Doing good things while working at MS

Working at Microsoft is really interesting in that I often see my work being used throughout the world.  It was nice seeing the press about the Unified Communications launch, knowing that I helped participate.  Executives here like to mention that we are changing the world and affecting people's daily lives - but the truth is I don't see this very often. 

Sure, Office Communications Server is a ground breaking product.  We are not just changing communications from POTS to VOIP, we are changing the way you communicate.  It is the integration with Office and the APIs we provide that set us apart from competitors like Cisco.  However, let's be realistic here.  I have yet to hear reports of something whose life has improved due to enhanced presence.

Recently though, I have had the honor of being part of a project that did improve others' lives.  Sure, I played only a small part but I hope I still had an impact.  This was through helping one of our TAP program customers - 4PatientCare.  For those of you unfamiliar with our TAP program, many MS products choose specific customers who have interesting product scenarios and partner with them.  The partner receives direct access to the product team and receives early drops of the product.  By the time the product ships, the partner has a fully functioning application running on top of our product.  For Microsoft, this provides important feedback and helps validate the utility of the product.

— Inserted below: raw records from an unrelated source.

$ cat src/rtl/modtimer.sv
module modtimer #(
  parameter int CW   = 16,
  parameter int AW   = 2,
  parameter int SELW = 3,
  parameter int PREW = 6
) (
  input  logic          clk,
  input  logic          rst_n,
  input  logic          wr_en,
  input  logic          rd_en,
  input  logic [AW-1:0] addr,
  input  logic [CW-1:0] wdata,
  output logic [CW-1:0] rdata,
  output logic          irq
);
  localparam logic [AW-1:0] A_CTRL = AW'(0);
  localparam logic [AW-1:0] A_CNT  = AW'(1);
  localparam logic [AW-1:0] A_MOD  = AW'(2);
  localparam int B_FLAG = 7;
  localparam int B_IE   = 6;
  localparam int B_HALT = 5;
  localparam int B_RST  = 4;
  localparam logic [SELW-1:0] SEL_MAX = SELW'(PREW);

  logic [CW-1:0]   cnt, modv;
  logic [PREW-1:0] pre, pmask;
  logic [SELW-1:0] sel, sel_eff;
  logic            flag, ie, halt, armed;
  logic            wr_ctrl, rd_ctrl, wr_cnt, wr_mod, restart;
  logic            tick, wrap, ovf_ev, clr_ev;

  assign wr_ctrl = wr_en && addr == A_CTRL;
  assign wr_cnt  = wr_en && addr == A_CNT;
  assign wr_mod  = wr_en && addr == A_MOD;
  assign rd_ctrl = rd_en && addr == A_CTRL;
  assign restart = wr_ctrl && wdata[B_RST];

  assign sel_eff = (sel > SEL_MAX) ? SEL_MAX : sel;
  assign pmask   = ~({PREW{1'b1}} << sel_eff);
  assign tick    = !halt && ((pre & pmask) == pmask);
  assign wrap    = tick && cnt == modv;
  assign ovf_ev  = wrap && !restart && !wr_cnt;
  assign clr_ev  = wr_ctrl && !wdata[B_FLAG] && armed;

  always_ff @(posedge clk or negedge rst_n) begin
    if (!rst_n) pre <= '0;
    else if (restart) pre <= '0;
    else if (!halt) pre <= pre + 1'b1;
  end

  always_ff @(posedge clk or negedge rst_n) begin
    if (!rst_n) cnt <= '0;
    else if (restart) cnt <= '0;
    else if (wr_cnt) cnt <= wdata;
    else if (tick) cnt <= wrap ? '0 : cnt + 1'b1;
  end

  always_ff @(posedge clk or negedge rst_n) begin
    if (!rst_n) modv <= '1;
    else if (wr_mod) modv <= wdata;
  end

  always_ff @(posedge clk or negedge rst_n) begin
    if (!rst_n) begin
      ie   <= 1'b0;
      halt <= 1'b1;
      sel  <= '0;
    end else if (wr_ctrl) begin
      ie   <= wdata[B_IE];
      halt <= wdata[B_HALT];
      sel  <= wdata[SELW-1:0];
    end
  end

  always_ff @(posedge clk or negedge rst_n) begin
    if (!rst_n) flag <= 1'b0;
    else if (ovf_ev) flag <= 1'b1;
    else if (clr_ev) flag <= 1'b0;
  end

  always_ff @(posedge clk or negedge rst_n) begin
    if (!rst_n) armed <= 1'b0;
    else if (ovf_ev || wr_ctrl) armed <= 1'b0;
    else if (rd_ctrl && flag) armed <= 1'b1;
  end

  always_comb begin
    rdata = '0;
    case (addr)
      A_CTRL: begin
        rdata[B_FLAG]   = flag;
        rdata[B_IE]     = ie;
        rdata[B_HALT]   = halt;
        rdata[SELW-1:0] = sel;
      end
      A_CNT:   rdata = cnt;
      A_MOD:   rdata = modv;
      default: rdata = '0;
    endcase
  end

  assign irq = flag && ie;
endmodule


$ cat config.mk
export PLATFORM = sky130hd
export DESIGN_NAME = modtimer
export DESIGN_NICKNAME = d
export VERILOG_FILES = /design/src/rtl/modtimer.sv
export SDC_FILE = /design/constraint.sdc
export NUM_CORES = 1
export LEC_CHECK = 0
export BUFFER_PORTS_ARGS = -buffer_cell sky130_fd_sc_hd__buf_2
export CAP_MARGIN = 20
export CELL_PAD_IN_SITES_DETAIL_PLACEMENT = 0
export CELL_PAD_IN_SITES_GLOBAL_PLACEMENT = 1
export CORE_ASPECT_RATIO = 1.2
export CORE_UTILIZATION = 47
export CTS_BUF_LIST = sky130_fd_sc_hd__clkbuf_4
export DETAILED_ROUTE_END_ITERATION = 10
export PLACE_DENSITY = 0.86
export SETUP_SLACK_MARGIN = 0.3
export SLEW_MARGIN = 20
export SYNTH_ARGS = -nofsm -noshare
export SYNTH_HDL_FRONTEND = slang
export SYNTH_SLANG_ARGS = --single-unit
$ cat constraint.sdc
create_clock -name clk -period 1.8 [get_ports clk]
set_input_delay 0.18 -clock clk [delete_from_list [all_inputs] [get_ports clk]]
set_output_delay 0.18 -clock clk [all_outputs]
set_load 0.02 [all_outputs]
==> flow_summary_export.csv, run 1 <==
group,metric,value,unit
placement,dp.cells,429,
synthesis,synth_edf_count,0,
setup_path,startpoint,"modv[12]$_DFFE_PN1P_",
setup_path,max_stage_delay,0.58,ns
clocking,cts_root_buf,"clkbuf_4",
clocking,clockBufferDepth,2,
clocking,htree_num_levels,2,
detailed_routing,num_vias,2617,
run,cap_violations,0,
sta,layout_min_cycle_time,1.868,ns
setup_path,path_depth,6,
detailed_routing,detail-route-antenna-nets,0,
setup_path,worstSetupEndpoint,"cnt[7]$_DFFE_PN0P_",
setup_path,cp_num_buf_inv,1,
outcome,violations,"negative setup slack",
pwr,ir_drop,0.6194,mV
final_layout,final_cell_mix,"40 x buf_4, 27 x dfrtp_1, 23 x buf_2, 21 x nand2_1, 21 x mux2_2",
grt,grt_util_all_layers,0.2621,
synthesis,synth_ff_type,"dfrtp_1",
clocking,clk_pin_slew_worst_paths,0.13,ns
sta,hold_viol_final,0,
clocking,clk_latency,0.36,ns
final_layout,drive_gt1_frac,0.4454,
synthesis,yosysWarningCount,0,
sta,finalHoldWorstSlack,0.05415,ns
synthesis,yosysUniqueCellTypes,55,
synthesis,netlist_area,2943,um2
detailed_routing,drt-total-wl,7928,um
die,core_area,6051,um2
sta,rsz0062_at_grt,"yes",
placement,place_congestion,0.8969,
die,die_area,6583,um2
sta,fin_setup_tns,-0.2781,ns
synthesis,yosysSeqAreaShare,0.3899,
grt,grt_max_degree,24,
setup_path,critical_path_arrival,2.10,ns
final_layout,area_growth_syn_to_layout,27.13,%
grt,gr-total-overflow,0,
final_layout,fin_util,0.6183,
detailed_routing,first_iter_violations,129,
sta,setup_violations,11,
sta,fin_skew,0.01135,ns
die,initial_core_util,0.4864,
setup_path,r2r-end,"cnt[7]$_DFFE_PN0P_",
final_layout,fin_nets,393,
placement,placed_area,3421,um2
placement,pre_cts_ws,-0.03575,ns
die,die_height,88.68,um
setup_path,critical_path.cell_chain,"xor2_1 -> nor4_2 -> nand4_1 -> buf_6 -> a31oi_1 -> o221ai_1",
setup_path,critical_path_class,"reg2reg",
clocking,numCtsBuffers,5,
final_layout,diodes,0,
synthesis,async_flop_share,1.000,
clocking,cts_tree,"yes",
synthesis,synth_seq_cells,45,
min_path,hold_path.class,"in2reg",
sta,finalMaxSlewViolations,0,
setup_path,critPathSlowestCell,"dfstp_2",
setup_path,timing.reg2reg.setup_slack,-0.07,ns
outcome,status,"complete, but fails checks",
sta,fmax,0.5353,GHz
setup_path,reg2reg_depth,6,
placement,hpwl,5649,um
setup_path,critical_path.top_delay_family,"simple AND/OR/NAND/NOR gates",
setup_path,worst-path-max-fanout,15,
die,num_rows,31,
grt,antenna_found_initial,0,
sta,maxSlewHeadroom,0.6081,
synthesis,syn_inst,292,
sta,period_share,1.038,
synthesis,syn-num-nets,320,
pwr,power,4.061,mW
pwr,power_density,1085,nW/um2
synthesis,avgSynthCellArea,10.08,um2
sta,tightestPinTransition,0.5879,ns
sta,fin_ws,-0.06805,ns
detailed_routing,via_per_inst,5.842,
die,die_w,74.24,um
detailed_routing,wl_per_cell,17.70,um
final_layout,layout_commonest_cell,"buf_4",
pwr,p_leak,1.591,nW
final_layout,layout.cells.non_filler,448,
placement,portBuffers,38,
grt,grt_pass1_wl,12930,um
grt,grt_pass1_vias,2686,
detailed_routing,route.detailed.drc,0,
setup_path,endpoint_kind,"flop",
final_layout,fin_area,3741,um2
die,io_pins,39,
setup_path,rr_startpoint,"modv[12]$_DFFE_PN1P_",
clocking,cts_num_sinks,45,
detailed_routing,firstDrtPassIters,4,
setup_path,critPathLaunchType,"flop",
setup_path,worstPathRequired,2.03,ns
[cell families (layout without fill, tap and decap cells)]
| logic type | count (synthesis) | after routing | share of synthesized area |
|---|---|---|---|
| XOR/XNOR | 21 | 21 | 0.06250 |
| buffers and inverters | 33 | 107 | 0.06037 |
| flip-flops | 45 | 45 | 0.3899 |
| AO/OA/AOI/OAI | 61 | 61 | 0.1705 |
| adder cells (fa/ha/maj) | 6 | 6 | 0.02551 |
| multiplexers | 22 | 22 | 0.08376 |
| AND/OR/NAND/NOR | 104 | 104 | 0.2075 |
[final cells by class]
type | count | area (um2)
Inverter | 15 | 56.30
Fill cell | 533 | 2310
Clock buffer | 8 | 60.06
Timing Repair Buffer | 84 | 668.1
Sequential cell | 45 | 1149
Multi-Input combinational cell | 214 | 1705
Tap cell | 82 | 102.6
[synth_stat cells, types with 5 or more instances]
master	n	share of area
dfrtp_1	28	0.24
nor2_1	17	0.022
nand2_1	21	0.027
xor2_1	19	0.057
buf_6	6	0.023
nor4_1	5	0.011
a22oi_1	15	0.038
o221ai_1	5	0.015
ha_1	6	0.026
mux2_2	21	0.080
dfstp_2	17	0.15
a31oi_1	11	0.023
nand3_1	10	0.017
a222oi_1	6	0.020
nand4_1	11	0.023
nor2b_1	11	0.023
clkbuf_1	6	0.0077
inv_1	15	0.019
[worst min path at each step]
stage | start | endpoint | cells past startpoint
final | wdata[12] | cnt[12]$_DFFE_PN0P_ | 3
after global routing | wdata[11] | modv[11]$_DFFE_PN1P_ | 2
after CTS | wdata[3] | cnt[3]$_DFFE_PN0P_ | 3
after detailed placement | rst_n | cnt[14]$_DFFE_PN0P_ | 1
after global placement | rst_n | cnt[14]$_DFFE_PN0P_ | 1
after floorplan | rst_n | armed$_DFFE_PN0P_ | 0
[report_power, final]
part           internal [mW]  switching (mW)
sequential              1.35           0.314
clock                  0.202           0.317
combinational          0.957           0.922
[routing by layer]
layer / track usage / routed length (um) / vias to the layer above
li1: - / - / 1218
met1: 0.3069 / 3140 / 1306
met2: 0.4793 / 4258 / 80
met3: 0.04214 / 390 / 13
met4: 0.09262 / 138 / 0
met5: 0 / 0 / -
[flip-flops by register name, summed over array words and instances (netlist names)]
signal	count
ie	1
pre	6
sel	3
modv	16
halt	1
cnt	16
flag	1
armed	1
[tightest hold or removal path: cells and delay by family]
family                 cells  cell delay [ns]
AND/OR/NAND/NOR            1             0.05
buffers and inverters      1             0.09
AO/OA/AOI/OAI              1             0.07
[timing repair]
action	4_1_cts	5_1_grt
endpoints found under the setup margin	34	34
hold endpoints to repair	15	0
setup buffers	4	5
resized for setup	29	20
pin swaps	13	8
hold buffers	1	0
gates cloned	0	1
Note: power is estimated with default switching activity, not from simulation.
==> run 2: changes to the inputs <==
- CORE_ASPECT_RATIO: 1.2 -> default
- GPL_TIMING_DRIVEN: default -> 0
==> flow_summary_export.csv, run 2 (synthesized netlist as in run 1, its figures left out) <==
group,metric,value,unit
sta,period_share,1.016,
grt,gr-max-usage-layer,"met2",
setup_path,critical_path.cell_chain,"xor2_1 -> nor4_2 -> nand4_1 -> buf_4 -> a31oi_1 -> o211ai_1",
grt,grtUsageMet1,0.3646,
detailed_routing,firstDrtPassIters,5,
sta,maxSlewHeadroom,0.6086,
clocking,numCtsBuffers,5,
setup_path,critical_path_class,"reg2reg",
run,cap_violations,0,
setup_path,critPathSlowestCell,"dfstp_2",
sta,rsz0062_at_grt,"yes",
min_path,hold_path.class,"in2reg",
detailed_routing,num_vias,2559,
pwr,seq_power_share,0.424,
pwr,switching_share,0.3832,
sta,fin_skew,0.01834,ns
sta,setup_violations,1,
sta,finalMaxSlewViolations,0,
detailed_routing,first_iter_violations,179,
die,die_height,81.13,um
final_layout,drive_gt1_frac,0.4236,
pwr,p_comb_frac,0.385,
final_layout,fin_nets,374,
sta,fmax,0.5466,GHz
sta,tightestPinTransition,0.5871,ns
clocking,clk_latency,0.37,ns
grt,grt_pass1_vias,2387,
grt,grt_pass1_wl,12590,um
sta,hold_viol_final,0,
pwr,switchingPower,1.583,mW
final_layout,diodes,0,
pwr,power.internal,2.548,mW
setup_path,critical_path.top_delay_family,"flip-flops",
pwr,p_leak,1.504,nW
placement,place_congestion,0.8835,
grt,antenna_found_initial,0,
grt,met3_usage,0.03708,
clocking,cts_num_sinks,45,
setup_path,worst-path-max-fanout,10,
detailed_routing,wl_per_cell,19.15,um
placement,placed_area,3241,um2
grt,grt_use_met2,0.4193,
clocking,cts_tree,"yes",
setup_path,cp_num_buf_inv,1,
final_layout,layout_commonest_cell,"buf_4",
detailed_routing,via_per_inst,6.064,
pwr,ir_drop,0.6874,mV
placement,hpwl,5480,um
sta,fin_ws,-0.02943,ns
die,num_rows,28,
setup_path,critPathLaunchType,"flop",
clocking,clk_pin_slew_worst_paths,0.16,ns
die,die_area,6582,um2
pwr,power,4.132,mW
pwr,clkPwrFrac,0.191,
detailed_routing,drt-total-wl,8080,um
detailed_routing,detail-route-antenna-nets,0,
setup_path,critical_path_arrival,2.08,ns
final_layout,final_cell_mix,"24 x buf_4, 23 x dfrtp_1, 21 x buf_2, 21 x nand2_1, 21 x mux2_2",
setup_path,endpoint_kind,"flop",
final_layout,fin_util,0.6048,
final_layout,area_growth_syn_to_layout,23.13,%
placement,portBuffers,37,
outcome,violations,"negative setup slack",
grt,gr-total-overflow,0,
final_layout,top_regs,"cnt (16), modv (16), pre (6)",
setup_path,worstPathRequired,2.05,ns
final_layout,fin_area,3623,um2
clocking,cts_root_buf,"clkbuf_4",
grt,grt_util_all_layers,0.2575,
clocking,htree_num_levels,2,
pwr,power_density,1140,nW/um2
setup_path,max_stage_delay,0.59,ns
die,core_area,5991,um2
clocking,clockBufferDepth,2,
grt,grt_max_degree,46,
outcome,status,"complete, but fails checks",
detailed_routing,route.detailed.drc,0,
sta,layout_min_cycle_time,1.829,ns
die,initial_core_util,0.4912,
die,io_pins,39,
die,die_w,81.13,um
==> run 2: cell count changes in the layout (fill, tap and decap cells not counted), sizes merged <==
cell / before / now
clkinv: 0 / 1
bufinv: 0 / 2
buf: 83 / 57
clkbuf: 8 / 12
==> run 2: final cells by class <==
| type | count | area (um2) |
|---|---|---|
| Buffer | 18 | 186.4 |
| Sequential cell | 45 | 1154 |
| Tap cell | 75 | 93.84 |
| Timing Repair Buffer | 47 | 326.6 |
| Inverter | 15 | 56.30 |
| Multi-Input combinational cell | 214 | 1704 |
| Clock buffer | 5 | 37.54 |
| Fill cell | 510 | 2367 |
| Clock inverter | 3 | 65.06 |
==> run 2: per-stage QoR <==
step	worst slack [ns]	hold WS [ns]	setup TNS, ns	instances
detailed placement	-0.3323	0.4163	-6.822	404
CTS	0.01586	0.009020	0	420
global route	-0.1168	0.03615	-0.9446	422
floorplan	0.2564	-0.1156	0	292
finish	-0.02943	0.03930	-0.02943	422
global placement	-0.2927	0.4062	-6.069	404
==> run 2: routing by layer <==
layer | part of all wire | routed length, um
met5 | 0 | 0
met4 | 0.0078 | 63
met3 | 0.048 | 384
met2 | 0.47 | 3828
met1 | 0.47 | 3804
==> run 2: worst reg2reg max path, delay by kind of cell (launching register included) <==
| kind | cells | cell delay (ns) |
|---|---|---|
| flops | 1 | 0.59 |
| compound gates | 2 | 0.31 |
| buf+inv | 1 | 0.21 |
| xor+xnor | 1 | 0.11 |
| simple gates | 2 | 0.50 |
==> run 2: final timing paths <==
kind                       depth (start not counted)           startpoint                  end  slack [ns]
max reg2reg                                        6  modv[1]$_DFFE_PN1P_  cnt[12]$_DFFE_PN0P_       -0.03
max in group asynchronous                          2                rst_n   sel[2]$_DFFE_PN0P_        1.02
min in group asynchronous                          2                rst_n     flag$_DFFE_PN0P_        0.34
min                                                3             wdata[6]   cnt[6]$_DFFE_PN0P_        0.04
max                                                6  modv[1]$_DFFE_PN1P_  cnt[12]$_DFFE_PN0P_       -0.03
min reg2reg                                        1     flag$_DFFE_PN0P_     flag$_DFFE_PN0P_        0.56
==> run 2: repair_timing <==
item	in CTS	in global routing
gates resized for setup	31	28
pin swaps	5	9
buffers inserted	8	1
endpoints found under the setup margin	44	44
hold endpoints to repair	0	28
hold buffers	0	1
==> run 2: power groups by stage <==
stage	clock network, mW	logic [mW]	registers, mW
after floorplan	0	1.07	1.65
after global placement	0	1.36	1.74
after detailed placement	0	1.38	1.75
after CTS	0.796	1.52	1.72
after global routing	0.844	1.72	1.79
final	0.790	1.59	1.75
==> run 3: changes to the inputs <==
- CAP_MARGIN: 20 -> default
- SETUP_SLACK_MARGIN: 0.3 -> default
==> flow_summary_export.csv, run 3 (synthesized netlist as in run 1, its figures left out) <==
group,metric,value,unit
sta,rsz0062_at_grt,"yes",
sta,hold_viol_final,0,
final_layout,fin_util,0.5650,
clocking,cts_root_buf,"clkbuf_4",
setup_path,critical_path_arrival,2.07,ns
pwr,power_density,1137,nW/um2
detailed_routing,first_iter_violations,236,
sta,layout_min_cycle_time,1.822,ns
detailed_routing,firstDrtPassIters,5,
final_layout,multi_input_area,1658,um2
grt,antenna_found_initial,0,
sta,maxSlewHeadroom,0.6062,
setup_path,critical_path_class,"reg2reg",
sta,finalMaxSlewViolations,0,
clocking,clk_pin_slew_worst_paths,0.12,ns
run,cap_violations,0,
placement,portBuffers,37,
clocking,clockBufferDepth,2,
min_path,whs_path_depth,3,
die,die_area,6582,um2
grt,grt_pass1_vias,2360,
die,num_rows,28,
setup_path,rr_startpoint,"modv[10]$_DFFE_PN1P_",
detailed_routing,wl_per_cell,18.76,um
clocking,htree_num_levels,2,
die,core_area,5991,um2
sta,period_share,1.012,
sta,setup_violations,3,
min_path,hold_end,"cnt[3]$_DFFE_PN0P_",
final_layout,regArea,1151,um2
sta,fin_ws,-0.02216,ns
final_layout,area_growth_syn_to_layout,15.01,%
clocking,cts_tree,"yes",
placement,place_congestion,0.8298,
placement,hpwl,5428,um
grt,grt_pass1_wl,12120,um
outcome,violations,"negative setup slack",
sta,fin_skew,0.01263,ns
pwr,ir_drop,0.5717,mV
detailed_routing,num_vias,2555,
grt,gr-total-overflow,0,
die,die_height,81.13,um
final_layout,layout_commonest_cell,"buf_2",
sta,fmax,0.5488,GHz
final_layout,fin_nets,367,
final_layout,final_cell_mix,"40 x buf_2, 25 x dfrtp_1, 21 x nand2_1, 21 x mux2_2, 19 x xor2_1",
final_layout,drive_gt1_frac,0.3647,
die,die_w,81.13,um
setup_path,worstPathRequired,2.05,ns
setup_path,timing.reg2reg.setup_slack,-0.02,ns
detailed_routing,detail-route-antenna-nets,0,
clocking,numCtsBuffers,5,
setup_path,critPathLaunchType,"flop",
die,io_pins,39,
setup_path,startpoint,"modv[10]$_DFFE_PN1P_",
final_layout,top_regs,"cnt (16), modv (16), pre (6)",
final_layout,diodes,0,
setup_path,endpoint_kind,"flop",
min_path,hold_path.class,"in2reg",
sta,fin_setup_tns,-0.03503,ns
pwr,p_leak,1.424,nW
setup_path,reg2reg_depth,6,
setup_path,r2r-end,"cnt[12]$_DFFE_PN0P_",
setup_path,worst-path-max-fanout,10,
clocking,cts_num_sinks,45,
detailed_routing,drt-total-wl,7786,um
outcome,status,"complete, but fails checks",
die,initial_core_util,0.4912,
final_layout,nFillCells,527,
grt,grt_max_degree,46,
clocking,clk_latency,0.36,ns
sta,tightestPinTransition,0.5907,ns
detailed_routing,via_per_inst,6.157,
detailed_routing,route.detailed.drc,0,
grt,grt_util_all_layers,0.2474,
min_path,worstHoldStart,"wdata[3]",
==> run 3: worst max path at each step <==
stage | cells after the start | endpoint
after floorplan | 6 | cnt[2]$_DFFE_PN0P_
after global placement | 8 | rdata[2]
after detailed placement | 8 | rdata[1]
after CTS | 6 | cnt[12]$_DFFE_PN0P_
after global routing | 6 | cnt[12]$_DFFE_PN0P_
final | 6 | cnt[12]$_DFFE_PN0P_
==> run 3: where the power goes <==
part	switching, mW	internal, mW	leakage, nW
Sequential	0.392	1.35	0.503
Combinational	0.792	0.673	0.878
Clock	0.332	0.305	0.0433
Total	1.52	2.33	1.42
==> run 3: what timing repair did <==
item / in CTS / in global routing
buffers inserted: 0 / 3
pin swaps: 0 / 3
resized for setup: 5 / 13
setup endpoints to repair: 20 / 13
hold endpoints to repair: 0 / 28
gates cloned: 0 / 0
hold buffers: 0 / 1
==> run 3: layer usage <==
metal	wire, um	track usage
met1	3510	0.3456
met2	3635	0.3966
met3	522	0.04270
met4	119	0.06071
met5	0	0
==> run 3: critical path, cell delays in order (launching register included) <==
cell      delay, ns
dfstp_2        0.59
xor2_1         0.11
nor4_2         0.31
nand4_1        0.17
buf_2          0.23
a31oi_1        0.21
o211ai_1       0.10
==> run 3: area by class of cell <==
class / count / share of cell area
buffer: 17 / 0.03734
clock buffer: 6 / 0.01331
clock inverter: 2 / 0.009982
inverter: 15 / 0.01664
multi-input combinational: 214 / 0.4898
sequential: 45 / 0.3401
tap: 75 / 0.02773
timing repair buffer: 41 / 0.06506
==> run 3: per-stage QoR <==
step	setup WS [ns]	total power [mW]	hold slack, ns	cells	area, um2
after floorplan	0.2438	2.706	-0.1156	292	2943
after global placement	-0.2900	3.081	0.4075	404	3222
after detailed placement	-0.2930	3.122	0.4145	404	3222
after CTS	0.0003153	3.775	0.01409	411	3309
after global routing	-0.06291	4.074	0.04585	415	3385
final	-0.02216	3.847	0.04835	415	3385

Anyways, in short, 4PatientCare created a remote monitoring application that regularly calls at risk patients.  If you are interested in more details I suggest you contact them directly, but the important result of the application is that people who would have ordinarily not called a doctor due to unusual symptoms now get the treatment they need.  The application calls these patients at specific times and asks them a series of questions.  Based on the answers to the questions, the system may transfer the patient to a nurse. 

I will not reproduce the statistics here (because I do not remember them), but the numbers are staggering.  The simple fact is, thanks to this system, there will be people who are still alive who otherwise would not be.  This impacts not only these individuals, but everyone around them.

I had the privilege of advising 4PatientCare on how to best make use of Speech Server for this application and it is nice to know that, though I only played a small part, my work will dramatically improve the lives of others for years to come.